Esta última frase, espero me disculpen, está deliberadamente enmarcada en el género masculino puesto que esta, “la esfera pública”, se ha identificado histórica y casi universalmente con el hombre, en términos biológicos. Ahora bien, la esfera privada es aquella donde el “reino familiar” ocurre, familia como núcleo; es todo aquello que sostiene la esfera pública y que a puertas cerradas parece estar últimamente divorciado de lo racional y público donde se legisla la sociedad.

De esta manera históricamente este reino privado que se identifica generalmente con lo femenino, lo propio, “instintivo” y natural de la mujer, ha sido considerado casi independiente de esta vida publica, inmencionable en algunas ocasiones pero imprescindible en la práctica. Y entonces así se desarrollaron sociedades históricas, donde, universalmente esta esfera privada de puertas cerradas está asignada a la mujer para su gobernanza y enmarcada a ella en sus limitaciones. Pero lo privado también es público, porque no solo ahora sino también entonces, cuándo las abuelas de nuestras abuelas no podían soñar con nada fuera de las cuatro paredes de su casa, también entonces lo publico y su esfera afectaban profundamente a lo privado.

Lo público, que se vuelve político y que parece meter sus manos dentro de la casa, abriendo puertas y ventanas, y más lejos aún, más allá incluso de la cocina, entrando a la alcoba y legislando sobre los cuerpos de las “amas” de este intocable reino, metiendose por dentro de sus entrañas y legislando sobre sus úteros, sobre sus vellos, sobre sus mentes y sobre su identidad. Así, la esfera pública y su política han incidido históricamente no solo en lo privado para gobernarlo sino también, sobre el ser humano que la habita, -la mujer-, para restringirlo.

Lo personal está intrinsecamente afectado por lo público, lo político que se desarrolla públicamente en la esfera dominada por el hombre; y para muestra más que un botón. Mientras que lo público reina sobre lo privado parece ser que las reglas que se gestan en esa esfera reinan sobre nuestros cuerpos, sobre nuestra maternidad, sobre nuestra sangre, sobre nuestra libertad y nuestra identidad como personas y al mismo tiempo parece ser que lo privado no puede salir de su esfera y llevar de la mano a un esposo o un padre a una corte con moretones en los brazos, o con la falda desgarrada.

Y así esta relación no equitativa de raíces históricas ha permitido a tantos hombres en tantas épocas defender su control sobre las casas que habitan, sobre las manos que planchan y visten y cuidan y limpian y alimentan a los hijos que algún día saldrán allá afuera y podrán decidir sobre sus cuerpos, sus vellos, sus mentes – sus hijos varones- esos hijos que tendrán derecho a esta esfera publica, que podrán legislar después sobre sus madres, hermanas, esposas e hijas y sobre las mujeres que no les deben nada también.

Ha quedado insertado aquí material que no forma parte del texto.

===== src/rtl/nec_ir_pkg.sv =====
// rtl/nec_ir_pkg.sv - shared FSM state, timing windows and helpers for the NEC IR decoder
package nec_ir_pkg;

  typedef enum logic [2:0] {
    IDLE,
    LEAD_MARK,
    LEAD_SPACE,
    BIT_MARK,
    BIT_SPACE,
    STOP_MARK,
    RPT_STOP
  } necState_t;

  localparam int NEC_BITS     = 32;
  localparam int TICK_NS      = 140625;
  localparam int TICK_DIVISOR = 1_000_000_000 / TICK_NS;

  // Inclusive tick windows, wide enough to absorb remote-to-remote carrier drift.
  localparam logic [7:0] LEAD_MARK_MIN  = 8'd56;
  localparam logic [7:0] LEAD_MARK_MAX  = 8'd72;
  localparam logic [7:0] FRAME_SPC_MIN  = 8'd28;
  localparam logic [7:0] FRAME_SPC_MAX  = 8'd36;
  localparam logic [7:0] RPT_SPC_MIN    = 8'd12;
  localparam logic [7:0] RPT_SPC_MAX    = 8'd20;
  localparam logic [7:0] BIT_MARK_MIN   = 8'd2;
  localparam logic [7:0] BIT_MARK_MAX   = 8'd6;
  localparam logic [7:0] ZERO_SPC_MIN   = 8'd2;
  localparam logic [7:0] ZERO_SPC_MAX   = 8'd6;
  localparam logic [7:0] ONE_SPC_MIN    = 8'd9;
  localparam logic [7:0] ONE_SPC_MAX    = 8'd15;

  function automatic logic inWindow(input logic [7:0] val, input logic [7:0] lo,
                                    input logic [7:0] hi);
    return (val >= lo) && (val <= hi);
  endfunction

endpackage
===== src/rtl/lsu_mem_if.sv =====
// lsu_mem_if: one-at-a-time load/store initiator for the byte-addressed RAM.
// Optional LSU_MISALIGN_TRAP_EN: flag misaligned accesses instead of doing them.

`ifndef XLEN
`define XLEN 64
`endif
`ifndef MASK_BYTE
`define MASK_BYTE   2'b00
`define MASK_HALF   2'b01
`define MASK_WORD   2'b10
`define MASK_DOUBLE 2'b11
`endif

module lsu_mem_if #(
   parameter int ADDR_BITS = 10
) (
   input  logic              clk,
   input  logic              rst_n,
   input  logic              req_valid_i,
   output logic              req_ready_o,
   input  logic              req_store_i,
   input  logic [1:0]        req_size_i,
   input  logic              req_unsigned_i,
   input  logic [`XLEN-1:0]  req_addr_i,
   input  logic [`XLEN-1:0]  req_wdata_i,
   output logic              resp_valid_o,
   input  logic              resp_ready_i,
   output logic [`XLEN-1:0]  resp_rdata_o,
`ifdef LSU_MISALIGN_TRAP_EN
   output logic              resp_err_o,
`endif
   output logic [`XLEN-1:0]  ram_addr_o,
   output logic              ram_wen_o,
   output logic [`XLEN-1:0]  ram_wdata_o,
   output logic [1:0]        ram_wmask_o,
   input  logic [`XLEN-1:0]  ram_rdata_i
);

   typedef enum logic [1:0] {
      S_IDLE,
      S_ACCESS,
      S_RESP
   } state_t;

   state_t st_q, st_d;

   logic                 store_q;
   logic [1:0]           size_q;
   logic                 uns_q;
   logic [ADDR_BITS-1:0] addr_q;
   logic [`XLEN-1:0]     wdata_q;
   logic [`XLEN-1:0]     rdata_q;
   logic                 accept;
   logic                 err;

   assign accept = req_valid_i & req_ready_o;

   function automatic logic [`XLEN-1:0] extend(
      input logic [1:0]       size,
      input logic             uns,
      input logic [`XLEN-1:0] d
   );
      logic [`XLEN-1:0] r;
      r = d;
      unique case (1'b1)
         (size == `MASK_BYTE):
            r = {{(`XLEN-8){~uns & d[7]}}, d[7:0]};
         (size == `MASK_HALF):
            r = {{(`XLEN-16){~uns & d[15]}}, d[15:0]};
         (size == `MASK_WORD):
            r = {{(`XLEN-32){~uns & d[31]}}, d[31:0]};
         default:
            r = d;
      endcase
      return r;
   endfunction

`ifdef LSU_MISALIGN_TRAP_EN
   logic err_q;

   function automatic logic misaligned(
      input logic [1:0] size,
      input logic [2:0] a
   );
      logic m;
      m = 1'b0;
      unique case (1'b1)
         (size == `MASK_HALF):   m = a[0];
         (size == `MASK_WORD):   m = |a[1:0];
         (size == `MASK_DOUBLE): m = |a[2:0];
         default:                m = 1'b0;
      endcase
      return m;
   endfunction

   // Flag lives for one transaction: set at accept, cleared leaving RESP.
   always_ff @(posedge clk or negedge rst_n) begin
      if (!rst_n) begin
         err_q <= 1'b0;
      end else if (accept) begin
         err_q <= misaligned(req_size_i, req_addr_i[2:0]);
      end else if (st_q == S_RESP && resp_ready_i) begin
         err_q <= 1'b0;
      end
   end

   assign err        = err_q;
   assign resp_err_o = err_q & resp_valid_o;
`else
   assign err = 1'b0;
`endif

   always_ff @(posedge clk or negedge rst_n) begin
      if (!rst_n) begin
         st_q <= S_IDLE;
      end else begin
         st_q <= st_d;
      end
   end

   // RAM port is only live in ACCESS, so reset kills a write at once.
   always_comb begin
      st_d         = st_q;
      req_ready_o  = 1'b0;
      resp_valid_o = 1'b0;
      ram_wen_o    = 1'b0;
      ram_addr_o   = '0;
      ram_wdata_o  = '0;
      ram_wmask_o  = `MASK_BYTE;
      unique case (st_q)
         S_IDLE: begin
            req_ready_o = 1'b1;
            if (req_valid_i) st_d = S_ACCESS;
         end
         S_ACCESS: begin
            ram_addr_o  = {{(`XLEN-ADDR_BITS){1'b0}}, addr_q};
            ram_wdata_o = wdata_q;
            ram_wmask_o = size_q;
            ram_wen_o   = store_q & ~err;
            st_d        = S_RESP;
         end
         S_RESP: begin
            resp_valid_o = 1'b1;
            if (resp_ready_i) st_d = S_IDLE;
         end
         default: st_d = S_IDLE;
      endcase
   end

   always_ff @(posedge clk or negedge rst_n) begin
      if (!rst_n) begin
         store_q <= 1'b0;
         size_q  <= `MASK_BYTE;
         uns_q   <= 1'b0;
         addr_q  <= '0;
         wdata_q <= '0;
      end else if (accept) begin
         store_q <= req_store_i;
         size_q  <= req_size_i;
         uns_q   <= req_unsigned_i;
         addr_q  <= req_addr_i[ADDR_BITS-1:0];
         wdata_q <= req_wdata_i;
      end
   end

   always_ff @(posedge clk or negedge rst_n) begin
      if (!rst_n) begin
         rdata_q <= '0;
      end else if (st_q == S_ACCESS) begin
         if (store_q || err) begin
            rdata_q <= '0;
         end else begin
            rdata_q <= extend(size_q, uns_q, ram_rdata_i);
         end
      end
   end

   assign resp_rdata_o = rdata_q;

endmodule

Pero no todo esta perdido, durante los últimos 50 años hemos traído a la esfera pública aquellos problemas que parecían escondidos bajo los muebles, las ollas, los baldes y se negaban a salir; escondidos bajo las sabanas, bajo el algodón que limpia la sangre o el maquillaje que cubre la mancha azul de vergüenza de quien no debe decir ni sentir nada fuera de casa porque no se le ha dado el derecho de hacerlo.

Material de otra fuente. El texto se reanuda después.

--- src/rtl/fetch_unit.sv ---
// fetch_unit: instruction-fetch stage of the 16-bit CPU.
//
// Owns the program counter and drives it to a byte-addressed instruction
// memory with asynchronous read. The big-endian 16-bit word returned for the
// current PC is captured into the IF/ID register on the next rising edge.
// The stage also handles decoder back-pressure, redirects from execute and
// a halt opcode that stops fetching until a redirect or reset.
//
// State table:
//   state  | meaning
//   S_RUN  | fetching; one word per unstalled cycle, PC advances by 2
//   S_HALT | halt opcode fetched; PC frozen, IF/ID drained after delivery
//
// Ports:
//   i_clock             sole clock, rising edge
//   i_reset             synchronous, active-high reset
//   o_pc                registered fetch address (always even, < MEM_BYTES)
//   i_instruction       memory read data for o_pc, same cycle
//   i_stall             decoder cannot accept a new IF/ID word
//   i_redirect          fetch from i_redirect_target and flush IF/ID
//   i_redirect_target   new fetch address, bit 0 ignored
//   o_ifid_instruction  latched instruction word
//   o_ifid_pc           address the latched word was fetched from
//   o_ifid_valid        IF/ID holds a live instruction
//   o_halted            fetch is stopped in S_HALT
module fetch_unit #(
    parameter int          MEM_BYTES   = 128,
    parameter logic [15:0] RESET_PC    = 16'h0000,
    parameter logic [3:0]  HALT_OPCODE = 4'hF
) (
    input  logic        i_clock,
    input  logic        i_reset,
    output logic [15:0] o_pc,
    input  logic [15:0] i_instruction,
    input  logic        i_stall,
    input  logic        i_redirect,
    input  logic [15:0] i_redirect_target,
    output logic [15:0] o_ifid_instruction,
    output logic [15:0] o_ifid_pc,
    output logic        o_ifid_valid,
    output logic        o_halted
);

    // Keeps the PC inside memory and even; upper bits are forced to zero.
    localparam logic [15:0] PC_MASK = 16'(MEM_BYTES - 1) & 16'hFFFE;

    typedef enum logic {
        S_RUN  = 1'b0,
        S_HALT = 1'b1
    } state_t;

    state_t      r_state;
    state_t      w_state_next;
    logic [15:0] r_pc;
    logic [15:0] w_pc_next;
    logic [15:0] r_ifid_instruction;
    logic [15:0] w_ifid_instruction_next;
    logic [15:0] r_ifid_pc;
    logic [15:0] w_ifid_pc_next;
    logic        r_ifid_valid;
    logic        w_ifid_valid_next;

    logic [15:0] w_pc_inc;
    logic [15:0] w_redirect_pc;
    logic        w_is_halt;

    assign w_pc_inc      = (r_pc + 16'd2) & PC_MASK;
    assign w_redirect_pc = {i_redirect_target[15:1], 1'b0} & PC_MASK;
    assign w_is_halt     = (i_instruction[15:12] == HALT_OPCODE);

    always_comb begin
        w_state_next            = r_state;
        w_pc_next               = r_pc;
        w_ifid_instruction_next = r_ifid_instruction;
        w_ifid_pc_next          = r_ifid_pc;
        w_ifid_valid_next       = r_ifid_valid;

        if (i_redirect) begin
            // Redirect beats stall and halt; the IF/ID word is squashed but
            // its data/PC fields keep their old contents.
            w_pc_next         = w_redirect_pc;
            w_ifid_valid_next = 1'b0;
            w_state_next      = S_RUN;
        end else begin
            case (r_state)
                S_HALT: begin
                    // Halt word stays visible while stalled, then drains.
                    if (!i_stall) begin
                        w_ifid_valid_next = 1'b0;
                    end
                end
                S_RUN: begin
                    if (!i_stall) begin
                        w_ifid_instruction_next = i_instruction;
                        w_ifid_pc_next          = r_pc;
                        w_ifid_valid_next       = 1'b1;
                        if (w_is_halt) begin
                            w_state_next = S_HALT;
                        end else begin
                            w_pc_next = w_pc_inc;
                        end
                    end
                end
                default: begin
                    w_state_next = S_RUN;
                end
            endcase
        end
    end

    always_ff @(posedge i_clock) begin
        if (i_reset) begin
            r_state            <= S_RUN;
            r_pc               <= RESET_PC;
            r_ifid_instruction <= 16'h0000;
            r_ifid_pc          <= 16'h0000;
            r_ifid_valid       <= 1'b0;
        end else begin
            r_state            <= w_state_next;
            r_pc               <= w_pc_next;
            r_ifid_instruction <= w_ifid_instruction_next;
            r_ifid_pc          <= w_ifid_pc_next;
            r_ifid_valid       <= w_ifid_valid_next;
        end
    end

    assign o_pc               = r_pc;
    assign o_ifid_instruction = r_ifid_instruction;
    assign o_ifid_pc          = r_ifid_pc;
    assign o_ifid_valid       = r_ifid_valid;
    assign o_halted           = (r_state == S_HALT);

endmodule
--- config.mk ---
export PLATFORM = sky130hd
export DESIGN_NAME = fetch_unit
export DESIGN_NICKNAME = d
export VERILOG_FILES = /design/src/rtl/fetch_unit.sv
export SDC_FILE = /design/constraint.sdc
export NUM_CORES = 1
export LEC_CHECK = 0
export ABC_CLOCK_PERIOD_IN_PS = 2100
export CORE_MARGIN = 2
export CORE_UTILIZATION = 37
export DETAILED_ROUTE_END_ITERATION = 8
export PLACE_DENSITY = 0.8
export SYNTH_ARGS = -nofsm -noshare
export SYNTH_HDL_FRONTEND = slang
export SYNTH_SLANG_ARGS = --single-unit
--- constraint.sdc ---
create_clock -name i_clock -period 2.1 [get_ports i_clock]
set_clock_uncertainty 0.1 [all_clocks]
set_input_delay 0.63 -clock i_clock [delete_from_list [all_inputs] [get_ports i_clock]]
set_output_delay 0.63 -clock i_clock [all_outputs]
set_load 0.02 [all_outputs]
==> flow_metrics.tcl <==
set metrics [dict create \
    timing.critical_path.slowest_stage_cell "clkdlybuf4s50_1" \
    port_buffers 55 \
    die_height_um 65.38 \
    tns_ns 0 \
    cts_buffers 5 \
    synth.yosys.seq_area_share 0.4309 \
    finalWeightedCongestion 0.7883 \
    power.share.combinational 0.211 \
    yosysWarnings 0 \
    syn_area_per_cell_sq_um 8.104 \
    leakagePower_nw 0.8339 \
    synth_cells 172 \
    groute.usage.overall 0.1599 \
    run_status "finished clean" \
    timing.critical_path.required_ns 1.37 \
    timing.critical_path.fanout_max 5 \
    ctsLongestPathBuffers 2 \
    number_of_inserted_filler_cells_in_the_final_layout 348 \
    grt_pass1_vias 1181 \
    pwr-share-clk 0.344 \
    finalWirelength_mm 3.306 \
    whs_endpoint "o_ifid_instruction[6]$_SDFFE_PP0P_" \
    setup_viol 0 \
    die_area_sq_mm 0.004274 \
    most_frequent_cells_in_the_layout "53 x clkdlybuf4s50_1, 44 x nand2_1, 30 x dfxtp_1" \
    swShare 0.2756 \
    reg2regPathDepth 4 \
    ys_types 35 \
    drcViolationCount 0 \
    post-cts-setup-buffers 0 \
    global_route.overflow_total 0 \
    cts_max_level 2 \
    cell_family_with_the_largest_share_of_critical_path_delay "buffers and inverters" \
    routed_via_density 4.742 \
    antenna_found_initial 0 \
    core_area_sq_mm 0.003633 \
    criticalPathCategory "flop to primary output" \
    rows 22 \
    grt_use_met1 0.1862 \
    hp-start "o_ifid_instruction[6]$_SDFFE_PP0P_" \
    edff_count_synth 0 \
    timing.final.crit_period_ns 2.054 \
    routed_wire_length_per_instance_um 11.52 \
    ir_worst_vdd_v 0.0004408 \
    io_pins 86 \
    drv_cap 0 \
    power.sequential.fraction 0.446 \
    grtUsageMet2 0.2602 \
    path_cells "clkdlybuf4s50_1" \
    layout_commonest_cell "clkdlybuf4s50_1" \
    detailed_place.area_sq_mm 0.002006 \
    grt_pass1_wl_mm 5.250 \
    grt.met3_usage 0.05479 \
    drive_above_1_share 0.1004 \
    starting_drc_count_in_detailed_routing 56 \
    seq_cells_post_synth 30 \
    endpoint_kind "primary output" \
    insertion_delay_ns 0.28 \
    synth_ff_type "dfxtp_1" \
    startpoint_type "flop" \
    cts_root_buf "clkbuf_8" \
    maximum_number_of_pins_on_one_net_before_global_route_repair 23 \
    p_switching_mw 0.3809 \
    worstHoldPathCells 2 \
    final_area_sq_mm 0.002098 \
    share_of_flip_flops_with_an_asynchronous_set_or_reset 0 \
    critical_path_arrival_ns 1.32 \
    cell_internal_pwr_mw 1.001 \
    synth_top_area_share 0.4309 \
    cts.clk_slew.worst_paths_ns 0.06 \
    start_util 0.3836 \
    achievable_clock_frequency_mhz 486.9 \
    syn_to_final_growth_pct 50.54 \
    netlist_area_sq_mm 0.001394 \
    finalHoldViolations 0 \
    num-nets-final 275 \
    globalRoute.busiestLayer "met2" \
    cts_tree "built" \
    max_stage_delay_ns 0.64 \
    maxSlewViolCount 0 \
    synthDominantAreaCellType "dfxtp_1" \
    path_buf_inv 1 \
    drt_pre_antenna_iters 4 \
    synth.top_cells.by_area "dfxtp_1 43%, nand2_1 12%, buf_4 11%, a21oi_1 8.3%, buf_2 2.2%" \
    regToRegStartpoint "o_pc[4]$_SDFFE_PP0P_" \
    vias 1361 \
    layout_worst_path_cycle_share 0.9780 \
    power_density_mw_per_mm2 658.6 \
    worstHoldPathType "flop to flop" \
    grt_setup_unrepaired "no" \
    reg2reg_slack_ns 0.65 \
    dpl.hpwl_mm 2.380 \
    sink_count_of_the_clock_tree 30 \
    drt.antenna.violating_nets 0 \
    die-width_um 65.38 \
    antenna_cells 0 \
    total_power_mw 1.382 \
    critical_path.reg2reg.endpoint "o_pc[6]$_SDFFE_PP0P_" \
]
[Yosys cell counts, types with 3 or more instances]
cell type / instances
o311a_1: 3
nand2_1: 44
nand3_1: 3
buf_2: 6
inv_1: 3
nand2b_1: 3
a21oi_1: 23
clkbuf_1: 3
dfxtp_1: 30
nor2_1: 3
buf_4: 20
[logic make-up (layout without fill, tap and decap cells)]
group,Yosys count,in the layout,share of synthesized area
simple gates,70,70,0.2442
other cells,1,20,0.002690
buf+inv,33,81,0.1481
flops,30,30,0.4309
compound gates,37,37,0.1652
fa+ha+maj,1,1,0.008975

Hemos traido a las calles con pancartas y a los espacios públicos donde ahora convivimos en aparente igualdad con descaro nuestros cuerpos, enteros o mutilados, mallugados o intactos; hemos traído lo privado para gritar con una sola voz -que a veces son dos o tres o cuatro o ninguna, que al final entre más mejor- que lo privado es político y que nuestros cuerpos son nuestros, que nuestro útero y la sangre que sale de él también; que nuestros vellos y donde dejarlos o quitarlos están aquí sobre decision propia y que mi voz ahora aquí afuera y en alto protegerá mi derecho aquí y en casa y el de mi madre y mi hermana y mi hija y mi futura nieta y el de todas las mujeres que vienen detrás.